›› 2011, Vol. 31 ›› Issue (2): 208-.doi: 10.3969/j.issn.1674-8115.2011.02.020

• 论著(临床研究) • 上一篇    下一篇

不同调脂方案对冠心病患者ICAM-1、VCAM-1和MCP-1的影响

梁 伟1, 吴春芳2, 杨 晖3, 余 强3, 张大东3, 陆国平2   

  1. 1. 上海交通大学 医学院附属瑞金医院老年病科, 上海 200025;2.上海交通大学 医学院附属瑞金医院心内科, 上海 200025;3.瑞金医院集团闵行区中心医院心内科, 上海 201100
  • 出版日期:2011-02-28 发布日期:2011-03-01
  • 通讯作者: 杨 晖, 电子信箱: yanghui158@gmail.com。
  • 作者简介:梁 伟(1973—), 女, 副主任医师, 博士;电子信箱: lw@717.com。

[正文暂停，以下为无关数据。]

File: src/hdl/pbt_pkg.sv
// ----------------------------------------------------------------------------
// pbt_pkg: shared types for the protected block table
// Opcodes, status codes, controller states and the command/status structs.
// ----------------------------------------------------------------------------
package pbt_pkg;

	typedef enum logic [1:0] {
		OP_INSERT = 2'd0,
		OP_QPROT  = 2'd1,
		OP_QMEMB  = 2'd2,
		OP_CLEAR  = 2'd3
	} op_t;

	typedef enum logic [1:0] {
		ST_OK   = 2'd0,
		ST_DUP  = 2'd1,
		ST_FULL = 2'd2
	} status_t;

	typedef enum logic [1:0] {
		S_IDLE,
		S_SCAN,
		S_FINISH
	} state_t;

	// controller -> datapath
	typedef struct packed {
		logic load;    // capture the request, restart the scan
		logic scan;    // walk the table one slot per cycle
		logic finish;  // update the table, load the result register
	} cmd_t;

	// datapath -> controller
	typedef struct packed {
		logic hit;       // the entry compared this cycle holds the key
		logic scan_end;  // every stored entry has been compared
	} sts_t;

endpackage

File: src/hdl/pbt_ctrl.sv
// ----------------------------------------------------------------------------
// pbt_ctrl: request sequencer
// Accepts a request, runs the table scan (clear skips it), then hands the result
// to the output register when it is free or being drained.
// ----------------------------------------------------------------------------
module pbt_ctrl (
	input  logic            clk,
	input  logic            arst_n,
	input  logic            in_valid,
	output logic            in_stall,
	input  logic [1:0]      opcode,
	output logic            out_valid,
	input  logic            out_stall,
	output pbt_pkg::cmd_t   cmd,
	input  pbt_pkg::sts_t   sts
);

	pbt_pkg::state_t state_q;
	pbt_pkg::state_t state_nxt;
	logic            out_valid_q;

	always_ff @(posedge clk or negedge arst_n) begin
		if (!arst_n) begin
			state_q <= pbt_pkg::S_IDLE;
		end else begin
			state_q <= state_nxt;
		end
	end

	always_comb begin
		state_nxt  = state_q;
		cmd        = '0;
		in_stall   = 1'b1;
		case (state_q)
			pbt_pkg::S_IDLE: begin
				in_stall = 1'b0;
				if (in_valid) begin
					cmd.load = 1'b1;
					// clear needs no lookup
					if (pbt_pkg::op_t'(opcode) == pbt_pkg::OP_CLEAR) begin
						state_nxt = pbt_pkg::S_FINISH;
					end else begin
						state_nxt = pbt_pkg::S_SCAN;
					end
				end
			end
			pbt_pkg::S_SCAN: begin
				cmd.scan = 1'b1;
				if (sts.hit || sts.scan_end) begin
					state_nxt = pbt_pkg::S_FINISH;
				end
			end
			pbt_pkg::S_FINISH: begin
				if (!out_valid_q || !out_stall) begin
					cmd.finish = 1'b1;
					state_nxt  = pbt_pkg::S_IDLE;
				end
			end
			default: begin
				state_nxt = pbt_pkg::S_IDLE;
			end
		endcase
	end

	always_ff @(posedge clk or negedge arst_n) begin
		if (!arst_n) begin
			out_valid_q <= 1'b0;
		end else if (cmd.finish) begin
			out_valid_q <= 1'b1;
		end else if (!out_stall) begin
			out_valid_q <= 1'b0;
		end
	end

	assign out_valid = out_valid_q;

endmodule

File: config.mk
export PLATFORM = sky130hd
export DESIGN_NAME = pbt_ctrl
export DESIGN_NICKNAME = d
export VERILOG_FILES = /design/src/hdl/pbt_pkg.sv /design/src/hdl/pbt_ctrl.sv
export SDC_FILE = /design/constraint.sdc
export NUM_CORES = 1
export LEC_CHECK = 0
export BUFFER_PORTS_ARGS = -buffer_cell sky130_fd_sc_hd__buf_4
export CAP_MARGIN = 20
export CORE_AREA = 3 3 40 42
export DETAILED_ROUTE_END_ITERATION = 12
export DIE_AREA = 0 0 43 45
export PLACE_DENSITY = 0.4
export SLEW_MARGIN = 10
export SYNTH_ARGS = -nofsm -noshare
export SYNTH_HDL_FRONTEND = slang
export SYNTH_SLANG_ARGS = --single-unit
File: constraint.sdc
create_clock -name clk -period 1.6 [get_ports clk]
set_input_delay 0.16 -clock clk [delete_from_list [all_inputs] [get_ports clk]]
set_output_delay 0.16 -clock clk [all_outputs]
set_load 0.1 [all_outputs]
---- Word-level counts from Yosys, hierarchy flattened ----
Index checks and enable logic that the tools add are counted.
storage, ports and cells
  word-level logic and storage cells ...... 28
  input bits .............................. 8
  flip-flop bits (word level) ............. 3
  output and inout port bits .............. 5
cells by class
  multiplexer cells ....................... 13
  reduce and logical (&&, ||, !) cells .... 6
  equal/unequal tests ..................... 7
operators with widths
  cell                                                                    number
  1-bit 2-to-1 mux                                                        8
  2-bit 2-to-1 mux                                                        4
  2-bit != test (second input constant)                                   3
  2-bit one-hot mux with 3 select lines                                   1
  2-bit equality test (second input constant)                             2
  3-bit AND reduction                                                     1
  2-bit by 1-bit equality test with 1-bit output (second input constant)  1
  1-bit zero test                                                         2
  2-bit zero test                                                         1
  1-bit logical OR                                                        2
  2-bit by 1-bit != test with 1-bit output (second input constant)        1

---- Logic depth before layout (Yosys ltp) ----
Gate-level depths: netlist of the first run.
  depth in word-level cells ............... 5
  gate-level depth with buffers ........... 3
  mapped depth without buffers ............ 3

---- Least setup slack after synthesis of the first run ----
No wires, ideal clock.
  kind .................................... register to output
  from .................................... register out_valid_q (netlist: out_valid)
  to ...................................... output port cmd[0] in the netlist's numbering
  data required time ...................... 1.440 ns
  stages on the path, launching flop included .. 2
  setup slack ............................. -0.921 ns
  path buffers ............................ 0
  arrival ................................. 2.361 ns
  cell sequence ........................... dfrtp_1 > a21oi_1
RTL lines
  what                      line            source
  start: declaration        pbt_ctrl.sv:20  logic out_valid_q;
  start signal: assignment  pbt_ctrl.sv:67  out_valid_q <= 1'b0;
  start signal: assignment  pbt_ctrl.sv:69  out_valid_q <= 1'b1;
  start signal: assignment  pbt_ctrl.sv:71  out_valid_q <= 1'b0;
  end: declaration          pbt_ctrl.sv:14  output pbt_pkg::cmd_t cmd,

==> results.json, run 1 <==
{
  "result_of_the_run": "complete, no violations",
  "clk_pin_slew_worst_paths_ns": 0.04,
  "number_of_nets_in_the_layout": 43,
  "netlist_instances": 17,
  "synth-seq-cells": 3,
  "achievable-frequency_ghz": 0.648,
  "cts_max_level": 1,
  "track_usage": 0.0558,
  "worst-endpoint-required_ns": 1.44,
  "numPortBuffers": 12,
  "antenna_violating_nets_post_route": 0,
  "drtPass1Iterations": 4,
  "slew_headroom": 0.814,
  "grt_pass1_vias": 183,
  "max-clock-path-buffers": 2,
  "grt_ovf": 0,
  "area_growth_syn_to_layout_pct": 98.4,
  "cts-buffers-inserted": 3,
  "crit_chain": "or3b_4, clkinv_2, buf_4",
  "grt_max_degree": 6,
  "clkLatencyLatePin_ns": 0.23,
  "critPathMaxFanout": 5,
  "fp.dieArea_sq_um": 1940,
  "fp.dieW_microns": 43,
  "clock_skew_ns": 0.00390,
  "final.min_clock_period_ns": 1.54,
  "tritoncts_clock_tree": "yes",
  "max_slew.worst_pin.slew_ns": 0.281,
  "ys.warnings.count": 0,
  "clock_sinks": 3,
  "yosys.cell_types.count": 12,
  "rsz0062_at_grt": "false",
  "postSynthNetCount": 25,
  "final_hold_viol_count": 0,
  "worst-r2r-cell-count": 2,
  "cp.buffers_inverters": 2,
  "initial_utilization": 0.125,
  "design.core.area_sq_um": 1280,
  "netlist_area_sq_um": 160,
  "place.gp.congestion": 0.638,
  "cap_viol_max_count": 0,
  "setup.worst_path.class": "flop to primary output",
  "hpwl_microns": 364,
  "first_pass_grt_wire_length_microns": 717,
  "wl_per_cell_microns": 8.84,
  "first_drt_iteration_drcs": 4,
  "finalSetupViolCount": 0,
  "min_period_over_period": 0.964,
  "ios": 13,
  "drc": 0,
  "holdPathStages": 3,
  "floorplan.die.height_microns": 45,
  "grt_antenna_before_repair": 0,
  "cp_slowest_cell": "or3b_4",
  "row_count": 13,
  "timing.critical_path.to_type": "primary output",
  "reg2reg_slack_ns": 0.55,
  "whs_ns": 0.171,
  "worstSetupPathDepth": 3,
  "dr_total_vias": 180,
  "crit_arrival_ns": 1.38,
  "crit_path_start_kind": "flop",
  "final_max_slew_viol_count": 0,
  "vias_per_cell": 3.67,
  "post_route_cells_drive_above_1_share": 0.559,
  "critPathMaxStageDelay_ns": 0.41,
  "timing.hold.worst.class": "input port to flop",
  "synth.yosys.seq_area_share": 0.469,
  "post_synth.cell_area_avg_sq_um": 9.42,
  "worst_path_dominant_cell_family": "simple AND/OR/NAND/NOR gates",
  "final.setup.tns_ns": 0,
  "clock_tree.root_cell": "clkbuf_4",
  "detail_route.wirelength_microns": 433,
  "cts_post_setup_buffers_inserted": 0,
  "diodes": 0
}
## routing by layer
layer  vias to the layer above  global-route usage  wire, microns
li1                         91                   -              -
met1                        72              0.0651            223
met2                        17              0.0629            141
met3                         0              0.0637             68
met4                         0              0.0181              0
met5                         -                   0              0
## cell usage in the layout, fill, tap and decap left out, types with 2 or more instances in the layout
cell type	count
buf_4	12
nand2_1	3
clkbuf_4	3
nand2b_1	2
dfrtp_1	2
## timing repair
item | 4_1_cts | 5_1_grt
hold buffers | 1 | 0
gates resized for setup | 0 | 0
hold endpoints to repair | 3 | 0
## cells in the mapped netlist, drive strengths merged
cell / n / area, sq um
nand4b: 1 / 8.76
dfrtp: 3 / 75.1
nand2b: 2 / 12.5
inv: 1 / 3.75
or3b: 1 / 11.3
or2: 1 / 6.26
clkinv: 1 / 5.00
a22o: 1 / 8.76
nor2: 1 / 3.75
nand2: 3 / 11.3
o221ai: 1 / 8.76
a21oi: 1 / 5.00
## kinds of logic (layout without fill, tap and decap cells)
logic type / count (synthesis) / after routing / share of synthesized area
simple gates: 9 / 9 / 0.336
buf+inv: 2 / 19 / 0.0546
compound gates: 3 / 3 / 0.141
flops: 3 / 3 / 0.469
## layout make-up
cell class / instances / area [sq um]
fillers: 142 / 967
repair buffers: 13 / 100
multi-input cells: 12 / 87.6
flip-flops and latches: 3 / 76.3
clock buffers: 4 / 26.3
well taps: 15 / 18.8
inverters: 2 / 8.76
## final timing paths
path,start,to
setup / recovery,state_q[0],cmd[2]
hold / removal,out_stall,out_valid
setup reg to reg,state_q[0],state_q[1]
hold reg to reg,out_valid,out_valid
max in group asynchronous,arst_n,out_valid
min in group asynchronous,arst_n,out_valid
## worst register-to-register path, stage by stage, from the launching register on
cell      delay [ns]
dfrtp_1         0.40
or3b_4          0.41
o221ai_1        0.15
## metrics by stage
step / worst slack (ns) / util / area [sq um] / instances
detailed placement: 0.293 / 0.219 / 282 / 44
global placement: 0.304 / 0.219 / 282 / 44
global route: 0.00727 / 0.247 / 318 / 49
CTS: 0.0464 / 0.247 / 318 / 49
floorplan: 0.135 / - / 173 / 17
finish: 0.0570 / 0.247 / 318 / 49
## state kept, by name, summed over array words and instances (netlist names)
name and cells:
state_q 2, out_valid 1
Power of run 1 is not shown: default switching activity piles up to over one toggle a cycle in this logic, so the estimate is an artifact.
==> run 2: changes to the inputs <==
- ABC_AREA: default -> 1
- PLACE_DENSITY: 0.4 -> 0.42
==> run 2 against run 1 <==
Against the previous run: flip-flop and latch count did not move; non-clock buffer count stayed put; first-iteration DRC count did not move; register-to-register slack better by 0.04 ns; setup slack improved by 0.077 ns; synthesized cell count is 76% higher; utilization is 2.6 points higher; via count up 26%; critical path depth grew 1; routed wire length rose by 9.2%; clock skew is 0.0032 ns lower; global-route usage increased by 1.4 points.
==> results.json, run 2 <==
{
  "synth_top_area_share": 0.395,
  "first_drt_iteration_drcs": 4,
  "post_layout_worst_setup_margin_ns": 0.134,
  "vias_per_cell": 3.66,
  "antenna_violating_nets_post_route": 0,
  "cts-buffers-inserted": 3,
  "area_growth_syn_to_layout_pct": 84.9,
  "design.core.area_sq_um": 1280,
  "stdcell_area_sq_um": 352,
  "initial_utilization": 0.148,
  "finalSetupViolCount": 0,
  "hpwl_microns": 389,
  "cap_viol_max_count": 0,
  "n_fill_cell": 150,
  "achievable-frequency_ghz": 0.682,
  "clk_pin_slew_worst_paths_ns": 0.04,
  "holdPathStages": 3,
  "synth_ff_type": "dfrtp_1",
  "fin_cells": 62,
  "wl_per_cell_microns": 7.63,
  "critPathMaxFanout": 3,
  "ios": 13,
  "grt_ovf": 0,
  "largest-register": "state_q",
  "synth.yosys.seq_area_share": 0.395,
  "min_period_over_period": 0.916,
  "postSynthNetCount": 38,
  "rsz0062_at_grt": "false",
  "post_route_cells_drive_above_1_share": 0.447,
  "synth_most_common_cell": "nand2_1",
  "netlist_instances": 30,
  "clkLatencyLatePin_ns": 0.23,
  "place.gp.congestion": 0.632,
  "row_count": 13,
  "whs_ns": 0.162,
  "crit_arrival_ns": 1.31,
  "max-clock-path-buffers": 2,
  "synth_enable_flop_cells": 0,
  "crit_path_start_kind": "flop",
  "result_of_the_run": "complete, no violations",
  "first_pass_grt_wire_length_microns": 959,
  "numPortBuffers": 12,
  "diodes": 0,
  "grt_max_degree": 5,
  "cts_max_level": 1,
  "post_synth.cell_area_avg_sq_um": 6.34,
  "detail_route.wirelength_microns": 473,
  "multi_input_gate_area_sq_um": 104,
  "final_hold_viol_count": 0,
  "clock_skew_ns": 0.000721,
  "yosys.cell_types.count": 9,
  "drtPass1Iterations": 4,
  "post_dp_cell_area_sq_um": 315,
  "place.detailed.instances": 57,
  "synth_common_cells": "12 x nand2_1, 5 x nor2_1, 3 x clkinv_1, 3 x dfrtp_1, 3 x inv_1",
  "netlist_area_sq_um": 190,
  "max_slew.worst_pin.slew_ns": 0.279,
  "number_of_nets_in_the_layout": 56,
  "clock_tree.root_cell": "clkbuf_4",
  "slew_headroom": 0.816,
  "grt_pass1_vias": 254,
  "worst-endpoint-required_ns": 1.44,
  "fp.dieW_microns": 43,
  "drc": 0,
  "timing.hold.worst.class": "input port to flop",
  "fp.dieArea_sq_um": 1940,
  "top_library_cells_by_usage_in_the_layout_fill_and_taps_aside": "12 x nand2_1, 12 x buf_4",
  "synth_top_area_cell": "dfrtp_1",
  "track_usage": 0.0699,
  "clock_sinks": 3,
  "worst-r2r-cell-count": 5,
  "tritoncts_clock_tree": "yes",
  "final.min_clock_period_ns": 1.47,
  "dr_total_vias": 227,
  "ys.warnings.count": 0,
  "largest_register_ffs": 2,
  "floorplan.die.height_microns": 45,
  "regArea_sq_um": 76.3,
  "synth-seq-cells": 3,
  "final_max_slew_viol_count": 0,
  "timing.critical_path.to_type": "primary output",
  "postSynth.asyncResetShare": 1.00,
  "grt_antenna_before_repair": 0,
  "preCtsSetupSlack_ns": 0.388,
  "yosys-top-cells-area": "dfrtp_1 39%, nand2_1 24%, nor2_1 9.9%, clkinv_1 5.9%, inv_1 5.9%",
  "setup.worst_path.class": "flop to primary output"
}
-- run 2: logic make-up (layout without fill, tap and decap cells) --
kind of cell | count (synthesis) | count (layout) | synth area share
AOI/OAI and AO/OA | 2 | 2 | 0.0987
buffers and inverters | 7 | 24 | 0.138
DFF | 3 | 3 | 0.395
and+or+nand+nor | 18 | 18 | 0.368
-- run 2: final cells by class --
class | count | area share
Multi-Input combinational cell | 20 | 0.295
Timing Repair Buffer | 13 | 0.285
Sequential cell | 3 | 0.217
Clock buffer | 4 | 0.0747
Inverter | 7 | 0.0747
Tap cell | 15 | 0.0534
-- run 2: per-stage QoR --
step | TNS [ns] | utilization
after floorplan | -0.215 | -
after global placement | 0 | 0.245
after detailed placement | 0 | 0.245
after CTS | 0 | 0.274
after global routing | 0 | 0.274
final | 0 | 0.274
-- run 2: layer usage --
layer	GRT usage	wire length (microns)	vias up
met5	0	0	-
met2	0.105	200	12
met3	0.0757	78	0
met1	0.0723	194	94
li1	-	-	121
met4	0	0	0
-- run 2: worst max-delay path, stage by stage (launching register included) --
cell and delay (ns):
dfrtp_1 0.39, nor2_1 0.20, inv_1 0.11, nor2_4 0.08, buf_4 0.28
-- run 2: path summary, 6_finish.rpt --
kind	start	end	slack, ns
min in group asynchronous	arst_n	state_q[1]	0.25
max reg2reg	out_valid	state_q[1]	0.59
min reg2reg	out_valid	out_valid	0.51
max	state_q[0]	cmd[2]	0.13
min	out_stall	out_valid	0.16
max in group asynchronous	arst_n	out_valid	1.24
-- run 2: what timing repair did --
item | in CTS | in global routing
hold buffers | 1 | 0
resized for setup | 0 | 0
hold endpoints to repair | 3 | 0
setup buffers | 0 | 0
Power of run 2 is left out for the same reason.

Effects of different applications of statins on ICAM-1, VCAM-1 and MCP-1 in patients with coronary heart diseases

LIANG Wei1, WU Chun-fang2, YANG Hui3, YU Qiang3, ZHANG Da-dong3, LU Guo-ping2   

  1. 1.Department of Gerontology, 2.Department of Cardiology, Ruijin Hospital, Shanghai Jiaotong University School of Medicine, Shanghai 200025, China;3.Department of Cardiology, Central Hospital of Minhang District, Ruijin Hospital Group, Shanghai 201100, China
  • Online:2011-02-28 Published:2011-03-01

摘要:

目的 探讨不同调脂方案对冠心病患者细胞间黏附分子-1(ICAM-1)、血管细胞黏附分子-1(VCAM-1)和单核细胞趋化蛋白-1(MCP-1)的影响。方法 选取冠状动脉狭窄50%~70%的冠心病患者42例,均不植入支架,分为单用他汀组(n=19)和联合治疗组(n=23)。单用他汀组患者第1~4周服用阿托伐他汀20 mg,第5~12周服用阿托伐他汀40 mg;联合治疗组第1~4周服用阿托伐他汀5 mg+依折麦布10 mg,第5~12周服用阿托伐他汀10 mg+依折麦布10 mg。分别在治疗前、治疗后第4周和12周抽取患者静脉血,测定血脂、肝肾功能、肌酸激酶以及ICAM-1、VCAM-1、MCP-1浓度。结果 ①单用他汀组和联合治疗组患者治疗后第4周TC和LDL-C浓度均明显下降,第12周时分别较治疗前下降37.82%和38.26%,与治疗前比较差异均有统计学意义(P<0.01);但组间比较差异无统计学意义(P>0.05)。②两组患者肝肾功能和磷酸肌酸激酶在治疗后均无明显升高。③单用他汀组在治疗后第12周时ICAM-1、VCAM-1和MCP-1水平明显降低,与治疗前比较差异有统计学意义(P<0.05);与联合治疗组比较差异也有统计学意义(P<0.05)。结论 单用较大剂量他汀对冠状动脉狭窄50%~70%的冠心病患者的斑块稳定性作用可能优于小剂量他汀和依折麦布的联合治疗。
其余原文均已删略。